Popularity
A fundamental question in network science is how to measure the relative popularity of a given node. The word “popularity” has no precise mathematical meaning, so we need to think creatively as to how we would interpret this subjective notion.
One answer is to consider a function of the number of edges incident with a node. For example, Katy Perry has over one hundred million Twitter followers and so has over one hundred million directed edges pointing to her on the network; we call that her in-degree. Under any reasonable interpretation, Katy Perry is popular.
However, in-degree is superficially easy to manipulate. We could create, for example, one hundred and fifty million fake Twitter accounts and all have them follow any given account. It’s impractical sounding, but if popularity were simply in-degree, then it is possible to link spam accounts to artificially increase their popularity.
How do we avoid this kind of link spamming?
Enter Google
I like to tell the story in my graduate class on networks about the anarchist librarian. Imagine you were looking for a book in a library, say something on weather. You go to the weather section, but you find only books on fish. That is the anarchist librarian hard at work, misfiling all the books!
The web may be viewed as a vast, on-line library (or as Jon Kleinberg said in one of his talks, it may be viewed as a crowd). There are all kinds of people adding all kinds of things to the library, and moving books around without caring about which book is an authority on any given subject.
For example, suppose you were looking for information on heart disease on the web. When you search “heart disease” you would hope to get accurate medical information rather than an ad for a $19.99 herbal extract.
Sergey Brin and Larry Page devised PageRank in part to overcome these challenges. PageRank is one way to measure the popularity of websites. The algorithm was a critical tool in making Google a success, especially in the earlier development of the company.

What is it?
In short: PageRank is the stationary distribution of a random walk on a directed graph with teleportation.
Let me explain in simpler terms. Imagine a web surfer moving randomly from site to site on the web, following hyperlinks to move from one site to another. That’s called a random walk. At a given site, the surfer has an equal probability to move to any other sites by links. Occasionally, the surfer gets bored and moves to a randomly chosen site. That is the teleportation part.
PageRank is the probability of landing on a site assuming the surfer is following pages and teleporting as described above. It can be computed precisely something called a PageRank matrix, which mathematically encodes the random walk with teleportation.
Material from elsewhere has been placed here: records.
## src/rtl/uart_cfg_pkg.sv

```systemverilog
// uart_cfg_pkg: shared constants, state encodings and helpers for the
// serial configuration receiver.
//   HDR_BYTE      - frame start marker
//   BCAST_GA      - geographic address that every board accepts
//   rx_state_e    - byte receiver (8N1 deserialiser) states
//   parse_state_e - frame parser states
//   ga_match()    - address filter (own slot or broadcast)
package uart_cfg_pkg;

  localparam logic [7:0] HDR_BYTE = 8'hAA;
  localparam logic [4:0] BCAST_GA = 5'h1F;

  typedef enum logic [1:0] {
    RX_IDLE,
    RX_START,
    RX_DATA,
    RX_STOP
  } rx_state_e;

  typedef enum logic [2:0] {
    PS_HDR,
    PS_ADDR,
    PS_IDX,
    PS_DATA,
    PS_CKS
  } parse_state_e;

  // ADDR[7:5] is deliberately not an argument: only the slot field matters.
  function automatic logic ga_match(input logic [4:0] addr, input logic [4:0] ga);
    return (addr == ga) || (addr == BCAST_GA);
  endfunction

endpackage

```

## src/rtl/uart_rx_byte.sv

```systemverilog
// uart_rx_byte: 8N1 UART byte receiver.
//   clk      in   system clock
//   rst      in   synchronous active-high reset
//   rxb      in   asynchronous serial line (idle high, LSB first)
//   rx_data  out  received byte, valid while rx_vld is high
//   rx_vld   out  one-cycle strobe, cycle after a high stop-bit sample
//   rx_fe    out  one-cycle strobe, cycle after a low stop-bit sample
// The line is synchronised by two flops; a falling edge seen in IDLE starts
// the bit timer, the start bit is re-checked half a bit later, and every
// following bit is sampled one full bit period after the previous sample.
module uart_rx_byte
  import uart_cfg_pkg::*;
#(
  parameter int CLKS_PER_BIT = 87
) (
  input  logic       clk,
  input  logic       rst,
  input  logic       rxb,
  output logic [7:0] rx_data,
  output logic       rx_vld,
  output logic       rx_fe
);

  localparam int CW = (CLKS_PER_BIT > 1) ? $clog2(CLKS_PER_BIT) : 1;
  localparam logic [CW-1:0] BIT_LAST  = CW'(CLKS_PER_BIT - 1);
  localparam logic [CW-1:0] HALF_LAST = CW'(CLKS_PER_BIT / 2 - 1);

  logic          sync1_q, sync2_q, prev_q;
  rx_state_e     state_q, state_d;
  logic [CW-1:0] cnt_q, cnt_d;
  logic [2:0]    bit_q, bit_d;
  logic [7:0]    shift_q, shift_d;
  logic [7:0]    data_q, data_d;
  logic          vld_q, vld_d;
  logic          fe_q, fe_d;

  // Synchroniser chain plus one delayed copy for falling-edge detection.
  always_ff @(posedge clk) begin
    if (rst) begin
      sync1_q <= 1'b1;
      sync2_q <= 1'b1;
      prev_q  <= 1'b1;
    end else begin
      sync1_q <= rxb;
      sync2_q <= sync1_q;
      prev_q  <= sync2_q;
    end
  end

  // Receiver state and datapath registers.
  always_ff @(posedge clk) begin
    if (rst) begin
      state_q <= RX_IDLE;
      cnt_q   <= {CW{1'b0}};
      bit_q   <= 3'd0;
      shift_q <= 8'h00;
      data_q  <= 8'h00;
      vld_q   <= 1'b0;
      fe_q    <= 1'b0;
    end else begin
      state_q <= state_d;
      cnt_q   <= cnt_d;
      bit_q   <= bit_d;
      shift_q <= shift_d;
      data_q  <= data_d;
      vld_q   <= vld_d;
      fe_q    <= fe_d;
    end
  end

  // Bit timing, deserialisation and stop-bit decision.
  always_comb begin
    state_d = state_q;
    cnt_d   = cnt_q + CW'(1);
    bit_d   = bit_q;
    shift_d = shift_q;
    data_d  = data_q;
    vld_d   = 1'b0;
    fe_d    = 1'b0;
    case (state_q)
      RX_IDLE: begin
        cnt_d = {CW{1'b0}};
        if (prev_q && !sync2_q) begin
          state_d = RX_START;
        end else begin
          state_d = RX_IDLE;
        end
      end
      RX_START: begin
        if (cnt_q == HALF_LAST) begin
          cnt_d = {CW{1'b0}};
          bit_d = 3'd0;
          // A start bit that is already high again was only a glitch.
          if (sync2_q) begin
            state_d = RX_IDLE;
          end else begin
            state_d = RX_DATA;
          end
        end else begin
          state_d = RX_START;
        end
      end
      RX_DATA: begin
        if (cnt_q == BIT_LAST) begin
          cnt_d   = {CW{1'b0}};
          shift_d = {sync2_q, shift_q[7:1]};
          bit_d   = bit_q + 3'd1;
          if (bit_q == 3'd7) begin
            state_d = RX_STOP;
          end else begin
            state_d = RX_DATA;
          end
        end else begin
          state_d = RX_DATA;
        end
      end
      RX_STOP: begin
        if (cnt_q == BIT_LAST) begin
          // Re-arm at the stop-bit centre so a back-to-back start edge is seen.
          state_d = RX_IDLE;
          if (sync2_q) begin
            data_d = shift_q;
            vld_d  = 1'b1;
          end else begin
            fe_d   = 1'b1;
          end
        end else begin
          state_d = RX_STOP;
        end
      end
      default: begin
        state_d = RX_IDLE;
      end
    endcase
  end

  assign rx_data = data_q;
  assign rx_vld  = vld_q;
  assign rx_fe   = fe_q;

endmodule

```

## src/rtl/uart_cfg_rx.sv

```systemverilog
// uart_cfg_rx: addressed configuration-frame receiver and register bank.
// Frame: 0xAA, ADDR, IDX, REG_W/8 data bytes (MSB first), CKS = XOR of
// ADDR, IDX and data bytes.
//   I_clk_10M  in   sole clock
//   I_rst      in   synchronous active-high reset
//   I_rxb      in   asynchronous UART line
//   I_GA       in   geographic address of this board
//   O_regs     out  register bank, register k at [k*REG_W +: REG_W]
//   O_upd_vld  out  one-cycle pulse when a register is written
//   O_upd_idx  out  index of the written register
//   O_fe       out  one-cycle pulse on a low stop bit (frame aborted)
//   O_cks_err  out  one-cycle pulse on a checksum mismatch
module uart_cfg_rx
  import uart_cfg_pkg::*;
#(
  parameter  int CLKS_PER_BIT = 87,
  parameter  int NUM_REGS     = 3,
  parameter  int REG_W        = 32,
  parameter  int TIMEOUT_CLKS = 20000,
  localparam int IDX_W        = (NUM_REGS > 1) ? $clog2(NUM_REGS) : 1
) (
  input  logic                      I_clk_10M,
  input  logic                      I_rst,
  input  logic                      I_rxb,
  input  logic [4:0]                I_GA,
  output logic [NUM_REGS*REG_W-1:0] O_regs,
  output logic                      O_upd_vld,
  output logic [IDX_W-1:0]          O_upd_idx,
  output logic                      O_fe,
  output logic                      O_cks_err
);

  localparam int TW = $clog2(TIMEOUT_CLKS + 1);
  localparam logic [TW-1:0] TMO_LAST = TW'(TIMEOUT_CLKS - 1);
  localparam logic [3:0]    NB_LAST  = 4'(REG_W / 8 - 1);

  logic [7:0] rx_data;
  logic       rx_vld, rx_fe;

  parse_state_e                      state_q, state_d;
  logic [4:0]                        addr_q, addr_d;
  logic [7:0]                        idx_q, idx_d;
  logic [7:0]                        xor_q, xor_d;
  logic [REG_W-1:0]                  stage_q, stage_d;
  logic [3:0]                        bcnt_q, bcnt_d;
  logic [TW-1:0]                     tmo_q, tmo_d;
  logic [NUM_REGS-1:0][REG_W-1:0]    regs_q, regs_d;
  logic                              upd_vld_q, upd_vld_d;
  logic [IDX_W-1:0]                  upd_idx_q, upd_idx_d;
  logic                              cks_err_q, cks_err_d;
  logic                              timeout_s;

  uart_rx_byte #(
    .CLKS_PER_BIT(CLKS_PER_BIT)
  ) u_rx (
    .clk    (I_clk_10M),
    .rst    (I_rst),
    .rxb    (I_rxb),
    .rx_data(rx_data),
    .rx_vld (rx_vld),
    .rx_fe  (rx_fe)
  );

  // Parser, staging, timeout and register-bank registers.
  always_ff @(posedge I_clk_10M) begin
    if (I_rst) begin
      state_q   <= PS_HDR;
      addr_q    <= 5'd0;
      idx_q     <= 8'd0;
      xor_q     <= 8'd0;
      stage_q   <= {REG_W{1'b0}};
      bcnt_q    <= 4'd0;
      tmo_q     <= {TW{1'b0}};
      regs_q    <= {(NUM_REGS*REG_W){1'b0}};
      upd_vld_q <= 1'b0;
      upd_idx_q <= {IDX_W{1'b0}};
      cks_err_q <= 1'b0;
    end else begin
      state_q   <= state_d;
      addr_q    <= addr_d;
      idx_q     <= idx_d;
      xor_q     <= xor_d;
      stage_q   <= stage_d;
      bcnt_q    <= bcnt_d;
      tmo_q     <= tmo_d;
      regs_q    <= regs_d;
      upd_vld_q <= upd_vld_d;
      upd_idx_q <= upd_idx_d;
      cks_err_q <= cks_err_d;
    end
  end

  // Inter-byte timeout: a byte strobe in the same cycle wins and reloads.
  always_comb begin
    if ((state_q == PS_HDR) || rx_vld) begin
      tmo_d = {TW{1'b0}};
    end else begin
      tmo_d = tmo_q + TW'(1);
    end
    timeout_s = (state_q != PS_HDR) && !rx_vld && (tmo_q == TMO_LAST);
  end

  // Frame parser: next state, running checksum, staging and bank write.
  always_comb begin
    state_d   = state_q;
    addr_d    = addr_q;
    idx_d     = idx_q;
    xor_d     = xor_q;
    stage_d   = stage_q;
    bcnt_d    = bcnt_q;
    regs_d    = regs_q;
    upd_vld_d = 1'b0;
    upd_idx_d = upd_idx_q;
    cks_err_d = 1'b0;
    if (rx_fe) begin
      state_d = PS_HDR;
    end else if (rx_vld) begin
      case (state_q)
        PS_HDR: begin
          if (rx_data == HDR_BYTE) begin
            state_d = PS_ADDR;
            xor_d   = 8'h00;
          end else begin
            state_d = PS_HDR;
          end
        end
        PS_ADDR: begin
          addr_d  = rx_data[4:0];
          xor_d   = xor_q ^ rx_data;
          state_d = PS_IDX;
        end
        PS_IDX: begin
          idx_d   = rx_data;
          xor_d   = xor_q ^ rx_data;
          bcnt_d  = 4'd0;
          state_d = PS_DATA;
        end
        PS_DATA: begin
          xor_d   = xor_q ^ rx_data;
          stage_d = (stage_q << 8) | REG_W'(rx_data);
          bcnt_d  = bcnt_q + 4'd1;
          if (bcnt_q == NB_LAST) begin
            state_d = PS_CKS;
          end else begin
            state_d = PS_DATA;
          end
        end
        PS_CKS: begin
          state_d = PS_HDR;
          if (rx_data != xor_q) begin
            cks_err_d = 1'b1;
          end else if (ga_match(addr_q, I_GA) && (idx_q < 8'(NUM_REGS))) begin
            upd_vld_d = 1'b1;
            upd_idx_d = idx_q[IDX_W-1:0];
            for (int k = 0; k < NUM_REGS; k++) begin
              if (idx_q == 8'(k)) begin
                regs_d[k] = stage_q;
              end else begin
                regs_d[k] = regs_q[k];
              end
            end
          end else begin
            // Valid checksum but not for us, or no such register: drop quietly.
            upd_vld_d = 1'b0;
          end
        end
        default: begin
          state_d = PS_HDR;
        end
      endcase
    end else if (timeout_s) begin
      state_d = PS_HDR;
    end else begin
      state_d = state_q;
    end
  end

  assign O_regs    = regs_q;
  assign O_upd_vld = upd_vld_q;
  assign O_upd_idx = upd_idx_q;
  assign O_fe      = rx_fe;
  assign O_cks_err = cks_err_q;

endmodule

```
You only need to know the link structure of the underlying network to find its corresponding PageRank matrix.

Linear algebra kicks in and tells us that the PageRank matrix is ergodic, so by the Perron-Frobenius theorem, it has an eigenvector with eigenvalue 1. This eigenvector is the stationary distribution piece That eigenvector has coordinates which are the PageRank scores for each corresponding node. It may sound complicated to the uninitiated, but the PageRank matrix can be written down by any first-year undergraduate taking a linear algebra course.
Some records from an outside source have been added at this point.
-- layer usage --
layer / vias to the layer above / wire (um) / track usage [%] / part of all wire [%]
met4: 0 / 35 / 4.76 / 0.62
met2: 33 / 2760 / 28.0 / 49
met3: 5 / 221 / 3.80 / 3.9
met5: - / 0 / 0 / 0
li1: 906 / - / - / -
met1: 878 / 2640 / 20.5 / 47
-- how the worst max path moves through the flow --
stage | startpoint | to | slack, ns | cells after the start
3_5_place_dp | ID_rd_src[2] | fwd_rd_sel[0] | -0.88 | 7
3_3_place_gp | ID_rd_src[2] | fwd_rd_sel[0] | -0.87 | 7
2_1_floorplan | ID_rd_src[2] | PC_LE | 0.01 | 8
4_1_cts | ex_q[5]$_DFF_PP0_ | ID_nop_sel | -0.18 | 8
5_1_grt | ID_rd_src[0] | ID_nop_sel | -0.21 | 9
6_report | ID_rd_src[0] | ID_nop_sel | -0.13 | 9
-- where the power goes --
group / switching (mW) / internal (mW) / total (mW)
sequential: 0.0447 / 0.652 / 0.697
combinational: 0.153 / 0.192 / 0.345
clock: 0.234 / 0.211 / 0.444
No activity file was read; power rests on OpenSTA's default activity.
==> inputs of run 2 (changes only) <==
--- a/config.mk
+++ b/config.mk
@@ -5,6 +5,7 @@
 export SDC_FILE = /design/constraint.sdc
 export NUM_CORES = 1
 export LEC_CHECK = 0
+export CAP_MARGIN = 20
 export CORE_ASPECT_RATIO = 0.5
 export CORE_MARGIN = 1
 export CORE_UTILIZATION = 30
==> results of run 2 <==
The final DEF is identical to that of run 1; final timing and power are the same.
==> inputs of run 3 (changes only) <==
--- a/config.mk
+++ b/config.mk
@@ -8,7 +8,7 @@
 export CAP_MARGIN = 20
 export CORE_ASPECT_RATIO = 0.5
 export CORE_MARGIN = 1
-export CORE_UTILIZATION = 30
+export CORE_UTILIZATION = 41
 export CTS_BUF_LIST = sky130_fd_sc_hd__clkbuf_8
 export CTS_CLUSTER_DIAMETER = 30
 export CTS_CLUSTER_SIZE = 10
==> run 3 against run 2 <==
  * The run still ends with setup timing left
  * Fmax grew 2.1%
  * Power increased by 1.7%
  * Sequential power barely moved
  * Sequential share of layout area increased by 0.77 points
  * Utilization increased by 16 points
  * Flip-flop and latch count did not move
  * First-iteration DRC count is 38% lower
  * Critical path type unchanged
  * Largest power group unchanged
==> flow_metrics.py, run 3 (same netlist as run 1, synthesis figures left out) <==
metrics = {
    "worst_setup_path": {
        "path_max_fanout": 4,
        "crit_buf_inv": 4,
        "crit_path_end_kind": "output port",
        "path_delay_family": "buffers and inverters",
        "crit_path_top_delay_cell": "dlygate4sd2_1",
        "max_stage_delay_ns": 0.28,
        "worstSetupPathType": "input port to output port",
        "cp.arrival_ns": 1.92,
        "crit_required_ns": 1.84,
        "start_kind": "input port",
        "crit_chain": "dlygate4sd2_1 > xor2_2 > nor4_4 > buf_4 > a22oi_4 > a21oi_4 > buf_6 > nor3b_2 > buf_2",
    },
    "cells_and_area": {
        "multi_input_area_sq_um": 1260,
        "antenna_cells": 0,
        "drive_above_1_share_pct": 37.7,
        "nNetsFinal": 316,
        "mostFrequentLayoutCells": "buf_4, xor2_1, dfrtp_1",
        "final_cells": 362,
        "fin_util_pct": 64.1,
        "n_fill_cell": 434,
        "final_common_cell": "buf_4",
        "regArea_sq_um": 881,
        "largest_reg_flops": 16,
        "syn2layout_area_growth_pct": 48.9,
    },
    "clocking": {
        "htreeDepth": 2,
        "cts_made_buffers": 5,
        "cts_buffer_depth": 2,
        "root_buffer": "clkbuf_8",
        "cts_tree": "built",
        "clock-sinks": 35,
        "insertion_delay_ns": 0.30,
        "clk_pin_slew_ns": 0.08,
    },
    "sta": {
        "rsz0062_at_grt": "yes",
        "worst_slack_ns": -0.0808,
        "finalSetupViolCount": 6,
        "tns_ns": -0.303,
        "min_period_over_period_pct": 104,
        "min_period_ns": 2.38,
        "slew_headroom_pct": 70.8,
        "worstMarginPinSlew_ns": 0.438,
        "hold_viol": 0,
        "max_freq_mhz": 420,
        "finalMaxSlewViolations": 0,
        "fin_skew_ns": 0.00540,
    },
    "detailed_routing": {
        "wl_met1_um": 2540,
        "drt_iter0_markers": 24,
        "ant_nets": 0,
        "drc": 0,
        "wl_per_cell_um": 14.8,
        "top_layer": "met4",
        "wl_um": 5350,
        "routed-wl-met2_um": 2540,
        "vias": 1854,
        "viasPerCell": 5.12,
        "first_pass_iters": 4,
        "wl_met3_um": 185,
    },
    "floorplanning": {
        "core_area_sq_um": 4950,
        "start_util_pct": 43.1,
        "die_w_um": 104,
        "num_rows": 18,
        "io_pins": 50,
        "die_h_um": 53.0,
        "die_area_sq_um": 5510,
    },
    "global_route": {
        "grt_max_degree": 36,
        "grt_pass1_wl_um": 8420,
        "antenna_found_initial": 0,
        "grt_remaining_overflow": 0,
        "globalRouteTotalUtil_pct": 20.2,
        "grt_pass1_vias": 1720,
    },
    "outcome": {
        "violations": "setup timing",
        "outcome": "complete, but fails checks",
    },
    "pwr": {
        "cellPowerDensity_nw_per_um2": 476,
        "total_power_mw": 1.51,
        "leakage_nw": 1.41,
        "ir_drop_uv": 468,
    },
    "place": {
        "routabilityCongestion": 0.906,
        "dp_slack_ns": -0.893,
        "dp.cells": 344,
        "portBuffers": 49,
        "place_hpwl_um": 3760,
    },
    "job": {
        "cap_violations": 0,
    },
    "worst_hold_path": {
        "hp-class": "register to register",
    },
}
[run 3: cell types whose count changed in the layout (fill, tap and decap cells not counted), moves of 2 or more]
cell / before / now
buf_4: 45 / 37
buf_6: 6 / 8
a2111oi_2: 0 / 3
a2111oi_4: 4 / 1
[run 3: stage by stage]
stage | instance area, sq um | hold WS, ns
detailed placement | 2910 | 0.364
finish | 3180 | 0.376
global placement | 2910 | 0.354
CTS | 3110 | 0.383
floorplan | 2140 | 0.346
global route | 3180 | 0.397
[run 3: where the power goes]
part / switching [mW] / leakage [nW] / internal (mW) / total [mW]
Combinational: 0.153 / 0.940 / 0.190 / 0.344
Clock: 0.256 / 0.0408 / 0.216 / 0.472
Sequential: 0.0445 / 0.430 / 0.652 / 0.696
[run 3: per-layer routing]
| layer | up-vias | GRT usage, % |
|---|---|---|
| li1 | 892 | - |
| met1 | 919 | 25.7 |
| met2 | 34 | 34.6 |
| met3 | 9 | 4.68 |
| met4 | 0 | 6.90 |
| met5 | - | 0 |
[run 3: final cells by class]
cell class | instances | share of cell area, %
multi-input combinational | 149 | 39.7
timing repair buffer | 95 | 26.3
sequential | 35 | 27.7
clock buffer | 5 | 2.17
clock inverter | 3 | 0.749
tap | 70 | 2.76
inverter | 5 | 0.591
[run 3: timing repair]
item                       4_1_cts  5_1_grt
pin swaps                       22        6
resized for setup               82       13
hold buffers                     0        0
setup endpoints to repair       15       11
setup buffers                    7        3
### src/rtl/spi_master_ctrl_if.sv
// Host request/response and SPI pin bundle for spi_master_ctrl.
interface spi_master_ctrl_if;
  logic        start;
  logic        write;
  logic [15:0] wdata;
  logic        ready;
  logic        busy;
  logic        done;
  logic [15:0] rdata;
  logic        SCLK;
  logic        CS_n;
  logic        MOSI;
  logic        MISO;

  modport master (
    input  start, write, wdata, MISO,
    output ready, busy, done, rdata, SCLK, CS_n, MOSI
  );

  modport slave (
    output start, write, wdata, MISO,
    input  ready, busy, done, rdata, SCLK, CS_n, MOSI
  );
endinterface

### src/rtl/spi_master_ctrl.sv
// SPI master for the 16-bit register peripheral: one 24-bit frame
// (8-bit command + 16 data bits, MSB first) per accepted host request.
module spi_master_ctrl #(
  parameter int unsigned CLK_DIV  = 4,
  parameter logic [7:0]  GET_CODE = 8'h50,
  parameter logic [7:0]  PUT_CODE = 8'h46
) (
  input  logic          CLK,
  input  logic          RST_n,
  spi_master_ctrl_if.master bus
);

  localparam int unsigned TW   = $clog2(CLK_DIV) + 1;
  localparam int unsigned BW   = 5;
  localparam logic [TW-1:0] TMAX = TW'(CLK_DIV - 1);

  typedef enum logic [2:0] {
    S_IDLE, S_SETUP, S_LOW, S_HIGH, S_HOLD, S_GAP
  } state_t;

  state_t        state_q, state_d;
  logic [TW-1:0] tmr_q, tmr_d;
  logic [BW-1:0] bit_q, bit_d;
  logic [22:0]   tx_q, tx_d;
  logic [15:0]   rx_q, rx_d;
  logic          wr_q, wr_d;
  logic          ready_q, ready_d;
  logic          busy_q, busy_d;
  logic          done_q, done_d;
  logic [15:0]   rdata_q, rdata_d;
  logic          sclk_q, sclk_d;
  logic          cs_n_q, cs_n_d;
  logic          mosi_q, mosi_d;
  logic          tmr_end_c;
  logic [23:0]   frame_c;

  // Frame to send for the request currently presented by the host.
  assign frame_c   = bus.write ? {PUT_CODE, bus.wdata} : {GET_CODE, 16'hFFFF};
  assign tmr_end_c = (tmr_q == TMAX);

  // Next-state and output decode; each non-idle state lasts one half-period.
  always_comb begin
    state_d = state_q;
    tmr_d   = tmr_end_c ? '0 : tmr_q + TW'(1);
    bit_d   = bit_q;
    tx_d    = tx_q;
    rx_d    = rx_q;
    wr_d    = wr_q;
    ready_d = ready_q;
    busy_d  = busy_q;
    done_d  = 1'b0;
    rdata_d = rdata_q;
    sclk_d  = sclk_q;
    cs_n_d  = cs_n_q;
    mosi_d  = mosi_q;
    unique case (state_q)
      S_IDLE: begin
        tmr_d = '0;
        if (bus.start && ready_q) begin
          tx_d    = frame_c[22:0];
          wr_d    = bus.write;
          cs_n_d  = 1'b0;
          mosi_d  = frame_c[23];
          ready_d = 1'b0;
          busy_d  = 1'b1;
          bit_d   = '0;
          state_d = S_SETUP;
        end
      end
      S_SETUP: begin
        if (tmr_end_c) begin
          sclk_d  = 1'b0;
          state_d = S_LOW;
        end
      end
      S_LOW: begin
        // Rising edge: sample MISO, present the next frame bit (ones once exhausted).
        if (tmr_end_c) begin
          sclk_d  = 1'b1;
          bit_d   = bit_q + BW'(1);
          tx_d    = {tx_q[21:0], 1'b1};
          mosi_d  = tx_q[22];
          if (!wr_q && (bit_q >= BW'(8))) begin
            rx_d = {rx_q[14:0], bus.MISO};
          end
          state_d = S_HIGH;
        end
      end
      S_HIGH: begin
        if (tmr_end_c) begin
          if (bit_q < BW'(24)) begin
            sclk_d  = 1'b0;
            state_d = S_LOW;
          end else begin
            state_d = S_HOLD;
          end
        end
      end
      S_HOLD: begin
        if (tmr_end_c) begin
          cs_n_d  = 1'b1;
          mosi_d  = 1'b1;
          done_d  = 1'b1;
          if (!wr_q) begin
            rdata_d = rx_q;
          end
          state_d = S_GAP;
        end
      end
      S_GAP: begin
        if (tmr_end_c) begin
          ready_d = 1'b1;
          busy_d  = 1'b0;
          state_d = S_IDLE;
        end
      end
      default: state_d = S_IDLE;
    endcase
  end

  // State register; an aborted frame keeps the last completed GET result.
  always_ff @(posedge CLK) begin
    if (!RST_n) begin
      state_q <= S_IDLE;
      tmr_q   <= '0;
      bit_q   <= '0;
      tx_q    <= '0;
      rx_q    <= '0;
      wr_q    <= 1'b0;
      ready_q <= 1'b1;
      busy_q  <= 1'b0;
      done_q  <= 1'b0;
      sclk_q  <= 1'b1;
      cs_n_q  <= 1'b1;
      mosi_q  <= 1'b1;
      if (!busy_q) begin
        rdata_q <= '0;
      end
    end else begin
      state_q <= state_d;
      tmr_q   <= tmr_d;
      bit_q   <= bit_d;
      tx_q    <= tx_d;
      rx_q    <= rx_d;
      wr_q    <= wr_d;
      ready_q <= ready_d;
      busy_q  <= busy_d;
      done_q  <= done_d;
      rdata_q <= rdata_d;
      sclk_q  <= sclk_d;
      cs_n_q  <= cs_n_d;
      mosi_q  <= mosi_d;
    end
  end

  assign bus.ready = ready_q;
  assign bus.busy  = busy_q;
  assign bus.done  = done_q;
  assign bus.rdata = rdata_q;
  assign bus.SCLK  = sclk_q;
  assign bus.CS_n  = cs_n_q;
  assign bus.MOSI  = mosi_q;

endmodule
Computing the PageRank eigenvector is a little trickier, especially with large matrices, so there is a numerical technique called the power method that is helpful here. The power method only uses matrix multiplication and converges quickly to approximate the PageRank eigenvector after a few iterations.
Why is PageRank effective?
PageRank is an effective ranking tool because it uses only the underlying link structure of the web. You can’t spam search results, for instance, by adding lots of text to a site. PageRank measures popularity recursively: you are popular if you are linked to by other popular sites. This self-referential aspect of PageRank is why eigenvectors are useful here.
Teleportation is useful to avoid what are called spider traps, where the random walk would enter a node with no edges coming out of it. Teleportation gets you out of spider traps. There are many tweaks we could make to PageRank, such as modifying the teleportation based on your own search habits, and that’s the idea behind personalized PageRank.
PageRank applies, of course, to many other kinds of networks, not just the web graph. It has found applications in disparate topics ranging from social networks to protein interaction networks.
Further reading
My first book A Course on the Web Graph has a chapter on PageRank and is appropriate for readers with a mathematical background. Amy Langville and Carl Meyer wrote a book Google’s PageRank and Beyond that I recommend for those who want to deeper into the topic. Recently, Steven Strogatz gave an interview discussing eigenvectors in three minutes without formulas. That is worth a listen.
Is PageRank still useful to Google in its searches? Possibly so, but it may not play as prominent a role as it did in the past. There are many advanced, algorithmic tools available now in web search. Notice how Google completes your query before you can fully type it in? And how it sometimes feels like it is reading your mind? That’s machine learning/artificial intelligence and an algorithm Google calls Rank Brain.
Whatever role PageRank plays in web search, it remains an important tool in the arsenal of network science in our quest to better understand real-world networks.